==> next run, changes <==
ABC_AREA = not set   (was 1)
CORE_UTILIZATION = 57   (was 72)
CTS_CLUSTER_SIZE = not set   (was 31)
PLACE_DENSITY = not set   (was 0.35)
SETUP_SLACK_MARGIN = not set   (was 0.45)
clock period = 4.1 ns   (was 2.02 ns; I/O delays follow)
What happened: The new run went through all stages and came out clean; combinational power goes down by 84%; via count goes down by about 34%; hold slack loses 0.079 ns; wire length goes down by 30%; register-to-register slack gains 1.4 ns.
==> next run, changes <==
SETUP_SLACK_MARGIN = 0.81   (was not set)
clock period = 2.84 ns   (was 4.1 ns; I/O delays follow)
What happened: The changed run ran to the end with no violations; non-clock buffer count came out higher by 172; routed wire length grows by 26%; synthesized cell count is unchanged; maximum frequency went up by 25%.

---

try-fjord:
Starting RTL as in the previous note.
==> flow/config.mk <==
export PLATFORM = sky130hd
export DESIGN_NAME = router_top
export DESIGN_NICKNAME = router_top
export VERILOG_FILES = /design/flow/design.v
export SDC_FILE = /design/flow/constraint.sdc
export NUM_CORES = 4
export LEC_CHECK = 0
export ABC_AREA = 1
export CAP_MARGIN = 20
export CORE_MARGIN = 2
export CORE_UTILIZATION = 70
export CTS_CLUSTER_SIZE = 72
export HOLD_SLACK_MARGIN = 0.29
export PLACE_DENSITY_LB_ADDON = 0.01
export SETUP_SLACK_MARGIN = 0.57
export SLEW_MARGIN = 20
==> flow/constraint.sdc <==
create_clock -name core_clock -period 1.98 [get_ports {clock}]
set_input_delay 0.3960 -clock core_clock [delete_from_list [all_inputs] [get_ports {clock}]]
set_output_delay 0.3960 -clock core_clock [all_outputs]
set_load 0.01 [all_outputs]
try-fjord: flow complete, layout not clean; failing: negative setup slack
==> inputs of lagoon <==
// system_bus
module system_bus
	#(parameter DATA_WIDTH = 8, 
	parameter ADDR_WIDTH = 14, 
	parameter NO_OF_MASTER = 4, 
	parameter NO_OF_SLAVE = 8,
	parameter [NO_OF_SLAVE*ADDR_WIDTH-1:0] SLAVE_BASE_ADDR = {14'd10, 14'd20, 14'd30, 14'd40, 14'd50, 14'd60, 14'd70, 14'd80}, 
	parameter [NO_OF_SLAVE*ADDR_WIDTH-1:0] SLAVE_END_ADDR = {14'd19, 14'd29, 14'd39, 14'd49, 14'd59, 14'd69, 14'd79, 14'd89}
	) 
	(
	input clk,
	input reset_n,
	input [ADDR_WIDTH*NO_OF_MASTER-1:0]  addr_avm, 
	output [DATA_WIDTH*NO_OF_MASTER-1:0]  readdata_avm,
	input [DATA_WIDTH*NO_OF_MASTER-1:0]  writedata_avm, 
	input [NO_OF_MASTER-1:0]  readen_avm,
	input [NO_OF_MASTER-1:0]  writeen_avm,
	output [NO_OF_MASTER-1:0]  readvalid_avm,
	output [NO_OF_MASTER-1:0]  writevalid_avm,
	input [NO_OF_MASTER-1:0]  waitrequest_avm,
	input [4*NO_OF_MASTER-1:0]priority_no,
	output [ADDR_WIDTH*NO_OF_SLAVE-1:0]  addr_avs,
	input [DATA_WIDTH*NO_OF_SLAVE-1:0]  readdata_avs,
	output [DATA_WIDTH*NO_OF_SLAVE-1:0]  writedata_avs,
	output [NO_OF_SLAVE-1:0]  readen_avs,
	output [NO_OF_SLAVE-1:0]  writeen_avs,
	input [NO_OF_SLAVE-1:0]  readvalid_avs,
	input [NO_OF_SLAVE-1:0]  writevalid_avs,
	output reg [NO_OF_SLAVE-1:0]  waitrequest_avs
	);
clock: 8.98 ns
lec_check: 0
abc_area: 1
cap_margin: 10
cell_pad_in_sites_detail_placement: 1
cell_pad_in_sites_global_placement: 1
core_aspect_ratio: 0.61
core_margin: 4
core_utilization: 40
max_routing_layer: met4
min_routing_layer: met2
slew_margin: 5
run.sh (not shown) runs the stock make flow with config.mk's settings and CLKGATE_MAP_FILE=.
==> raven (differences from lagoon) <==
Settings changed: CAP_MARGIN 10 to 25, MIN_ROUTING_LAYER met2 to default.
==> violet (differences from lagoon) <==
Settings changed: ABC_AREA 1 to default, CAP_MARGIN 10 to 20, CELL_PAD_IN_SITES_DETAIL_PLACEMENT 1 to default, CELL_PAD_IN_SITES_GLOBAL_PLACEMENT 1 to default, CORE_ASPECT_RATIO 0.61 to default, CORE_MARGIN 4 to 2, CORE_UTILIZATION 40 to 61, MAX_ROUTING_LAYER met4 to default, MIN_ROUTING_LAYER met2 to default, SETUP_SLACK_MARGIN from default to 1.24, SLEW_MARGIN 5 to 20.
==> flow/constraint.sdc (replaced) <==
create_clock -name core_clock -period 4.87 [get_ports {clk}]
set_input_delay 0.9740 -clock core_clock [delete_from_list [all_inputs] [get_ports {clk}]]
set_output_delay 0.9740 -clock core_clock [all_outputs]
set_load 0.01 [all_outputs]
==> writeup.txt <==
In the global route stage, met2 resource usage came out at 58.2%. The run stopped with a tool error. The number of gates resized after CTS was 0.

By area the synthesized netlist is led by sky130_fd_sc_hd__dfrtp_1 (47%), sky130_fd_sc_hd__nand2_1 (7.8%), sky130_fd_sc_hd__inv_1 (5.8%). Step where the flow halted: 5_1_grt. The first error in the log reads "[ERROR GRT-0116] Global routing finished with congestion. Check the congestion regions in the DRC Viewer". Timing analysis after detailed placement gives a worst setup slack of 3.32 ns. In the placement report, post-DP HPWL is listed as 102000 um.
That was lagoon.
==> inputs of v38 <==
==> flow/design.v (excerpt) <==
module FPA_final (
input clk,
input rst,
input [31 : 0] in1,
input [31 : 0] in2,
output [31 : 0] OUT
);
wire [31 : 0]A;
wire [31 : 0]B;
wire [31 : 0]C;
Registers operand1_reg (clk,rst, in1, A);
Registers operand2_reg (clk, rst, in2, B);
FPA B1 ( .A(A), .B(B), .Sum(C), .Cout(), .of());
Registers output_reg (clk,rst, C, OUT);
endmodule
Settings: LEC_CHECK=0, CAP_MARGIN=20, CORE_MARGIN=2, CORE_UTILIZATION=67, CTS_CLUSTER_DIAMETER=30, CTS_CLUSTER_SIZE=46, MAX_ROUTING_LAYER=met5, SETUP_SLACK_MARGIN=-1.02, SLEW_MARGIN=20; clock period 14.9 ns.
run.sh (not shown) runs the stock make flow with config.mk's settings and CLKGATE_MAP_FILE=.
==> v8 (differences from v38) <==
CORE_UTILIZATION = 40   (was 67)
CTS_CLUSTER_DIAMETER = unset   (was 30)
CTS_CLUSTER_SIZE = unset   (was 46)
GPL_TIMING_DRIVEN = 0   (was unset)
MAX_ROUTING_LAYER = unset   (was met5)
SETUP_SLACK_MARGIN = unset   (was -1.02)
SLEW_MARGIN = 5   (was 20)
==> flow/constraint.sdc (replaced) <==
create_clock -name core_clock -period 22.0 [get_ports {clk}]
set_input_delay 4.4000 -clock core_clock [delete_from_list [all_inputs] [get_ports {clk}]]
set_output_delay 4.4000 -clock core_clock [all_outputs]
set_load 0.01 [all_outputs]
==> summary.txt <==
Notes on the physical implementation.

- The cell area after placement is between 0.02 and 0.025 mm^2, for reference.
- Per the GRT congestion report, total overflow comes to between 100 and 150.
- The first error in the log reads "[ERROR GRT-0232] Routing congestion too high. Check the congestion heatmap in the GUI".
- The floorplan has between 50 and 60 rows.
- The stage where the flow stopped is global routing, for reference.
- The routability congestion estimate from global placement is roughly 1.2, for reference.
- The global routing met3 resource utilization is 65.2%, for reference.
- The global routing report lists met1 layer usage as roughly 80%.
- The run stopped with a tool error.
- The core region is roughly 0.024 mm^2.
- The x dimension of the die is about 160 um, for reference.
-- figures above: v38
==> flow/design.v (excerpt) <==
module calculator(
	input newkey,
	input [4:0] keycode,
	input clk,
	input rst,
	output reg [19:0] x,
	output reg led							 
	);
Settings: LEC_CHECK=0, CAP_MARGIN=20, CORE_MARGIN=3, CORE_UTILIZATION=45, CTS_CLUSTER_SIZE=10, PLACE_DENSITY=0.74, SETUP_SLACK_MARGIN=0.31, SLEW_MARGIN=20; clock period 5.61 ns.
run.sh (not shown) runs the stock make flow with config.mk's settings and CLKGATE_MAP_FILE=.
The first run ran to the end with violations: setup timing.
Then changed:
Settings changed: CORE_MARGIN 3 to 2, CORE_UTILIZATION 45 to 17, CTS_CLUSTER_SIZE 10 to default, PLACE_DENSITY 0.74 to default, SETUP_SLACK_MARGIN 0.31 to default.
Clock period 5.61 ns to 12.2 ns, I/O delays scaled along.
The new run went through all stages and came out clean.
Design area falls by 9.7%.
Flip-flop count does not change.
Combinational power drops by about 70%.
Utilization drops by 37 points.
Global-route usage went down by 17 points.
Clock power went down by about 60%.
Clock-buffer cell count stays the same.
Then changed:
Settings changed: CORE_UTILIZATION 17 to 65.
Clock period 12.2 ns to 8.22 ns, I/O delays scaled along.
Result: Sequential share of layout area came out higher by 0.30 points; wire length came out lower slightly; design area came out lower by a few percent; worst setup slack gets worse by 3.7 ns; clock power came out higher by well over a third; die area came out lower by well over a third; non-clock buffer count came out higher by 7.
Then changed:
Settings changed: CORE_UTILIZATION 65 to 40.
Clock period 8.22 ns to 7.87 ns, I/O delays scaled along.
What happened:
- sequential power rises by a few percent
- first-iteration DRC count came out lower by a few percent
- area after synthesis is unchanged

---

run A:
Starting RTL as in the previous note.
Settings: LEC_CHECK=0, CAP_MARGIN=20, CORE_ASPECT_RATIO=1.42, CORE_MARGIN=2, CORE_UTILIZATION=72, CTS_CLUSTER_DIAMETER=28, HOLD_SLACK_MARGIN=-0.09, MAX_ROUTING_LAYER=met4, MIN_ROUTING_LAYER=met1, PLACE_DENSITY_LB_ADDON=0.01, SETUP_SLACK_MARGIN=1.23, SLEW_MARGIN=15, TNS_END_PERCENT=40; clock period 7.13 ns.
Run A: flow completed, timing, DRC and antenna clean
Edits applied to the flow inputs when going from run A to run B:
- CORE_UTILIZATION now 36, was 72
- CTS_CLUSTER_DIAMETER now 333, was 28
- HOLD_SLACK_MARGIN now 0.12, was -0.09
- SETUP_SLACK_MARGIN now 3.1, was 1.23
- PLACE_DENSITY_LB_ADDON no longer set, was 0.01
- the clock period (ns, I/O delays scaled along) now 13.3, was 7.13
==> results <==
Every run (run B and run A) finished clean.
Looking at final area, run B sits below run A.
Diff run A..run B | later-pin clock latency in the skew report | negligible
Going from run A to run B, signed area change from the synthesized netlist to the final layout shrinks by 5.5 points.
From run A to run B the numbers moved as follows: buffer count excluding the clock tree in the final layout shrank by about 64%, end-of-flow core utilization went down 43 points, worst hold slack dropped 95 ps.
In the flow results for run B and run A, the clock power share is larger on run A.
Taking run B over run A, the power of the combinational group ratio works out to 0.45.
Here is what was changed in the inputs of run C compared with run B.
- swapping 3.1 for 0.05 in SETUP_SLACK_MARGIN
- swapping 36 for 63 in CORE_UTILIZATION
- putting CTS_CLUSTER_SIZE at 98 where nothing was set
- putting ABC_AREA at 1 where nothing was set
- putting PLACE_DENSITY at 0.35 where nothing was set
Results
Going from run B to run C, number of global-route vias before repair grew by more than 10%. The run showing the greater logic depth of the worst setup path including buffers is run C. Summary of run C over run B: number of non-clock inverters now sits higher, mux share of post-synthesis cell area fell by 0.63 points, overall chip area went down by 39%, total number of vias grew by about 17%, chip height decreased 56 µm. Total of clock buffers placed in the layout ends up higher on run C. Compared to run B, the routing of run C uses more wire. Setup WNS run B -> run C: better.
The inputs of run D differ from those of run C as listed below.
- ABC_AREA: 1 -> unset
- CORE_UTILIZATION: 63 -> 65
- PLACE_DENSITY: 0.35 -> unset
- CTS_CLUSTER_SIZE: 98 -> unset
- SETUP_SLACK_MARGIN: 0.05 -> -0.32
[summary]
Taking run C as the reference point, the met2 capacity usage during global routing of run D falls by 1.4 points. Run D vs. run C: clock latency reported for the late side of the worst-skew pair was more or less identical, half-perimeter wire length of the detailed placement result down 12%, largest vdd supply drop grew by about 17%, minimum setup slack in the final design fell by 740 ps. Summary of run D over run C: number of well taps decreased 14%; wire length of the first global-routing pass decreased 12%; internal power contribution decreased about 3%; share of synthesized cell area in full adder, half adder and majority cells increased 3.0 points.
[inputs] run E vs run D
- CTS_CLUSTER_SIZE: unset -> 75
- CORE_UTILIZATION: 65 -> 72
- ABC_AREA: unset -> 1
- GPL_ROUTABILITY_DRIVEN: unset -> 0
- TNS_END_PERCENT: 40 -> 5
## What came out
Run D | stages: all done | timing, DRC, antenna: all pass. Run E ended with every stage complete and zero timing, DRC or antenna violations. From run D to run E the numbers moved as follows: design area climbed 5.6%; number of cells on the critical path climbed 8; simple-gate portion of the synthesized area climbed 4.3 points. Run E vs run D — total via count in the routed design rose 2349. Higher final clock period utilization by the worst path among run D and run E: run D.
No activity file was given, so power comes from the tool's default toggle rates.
.....
Assignment >>
Your answer must consist solely of the lines from the top of the entries above through the line containing "clock period = 4.1", copied exactly, both ends included.

Task result >>
==> next run, changes <==
ABC_AREA = not set   (was 1)
CORE_UTILIZATION = 57   (was 72)
CTS_CLUSTER_SIZE = not set   (was 31)
PLACE_DENSITY = not set   (was 0.35)
SETUP_SLACK_MARGIN = not set   (was 0.45)
clock period = 4.1 ns   (was 2.02 ns; I/O delays follow)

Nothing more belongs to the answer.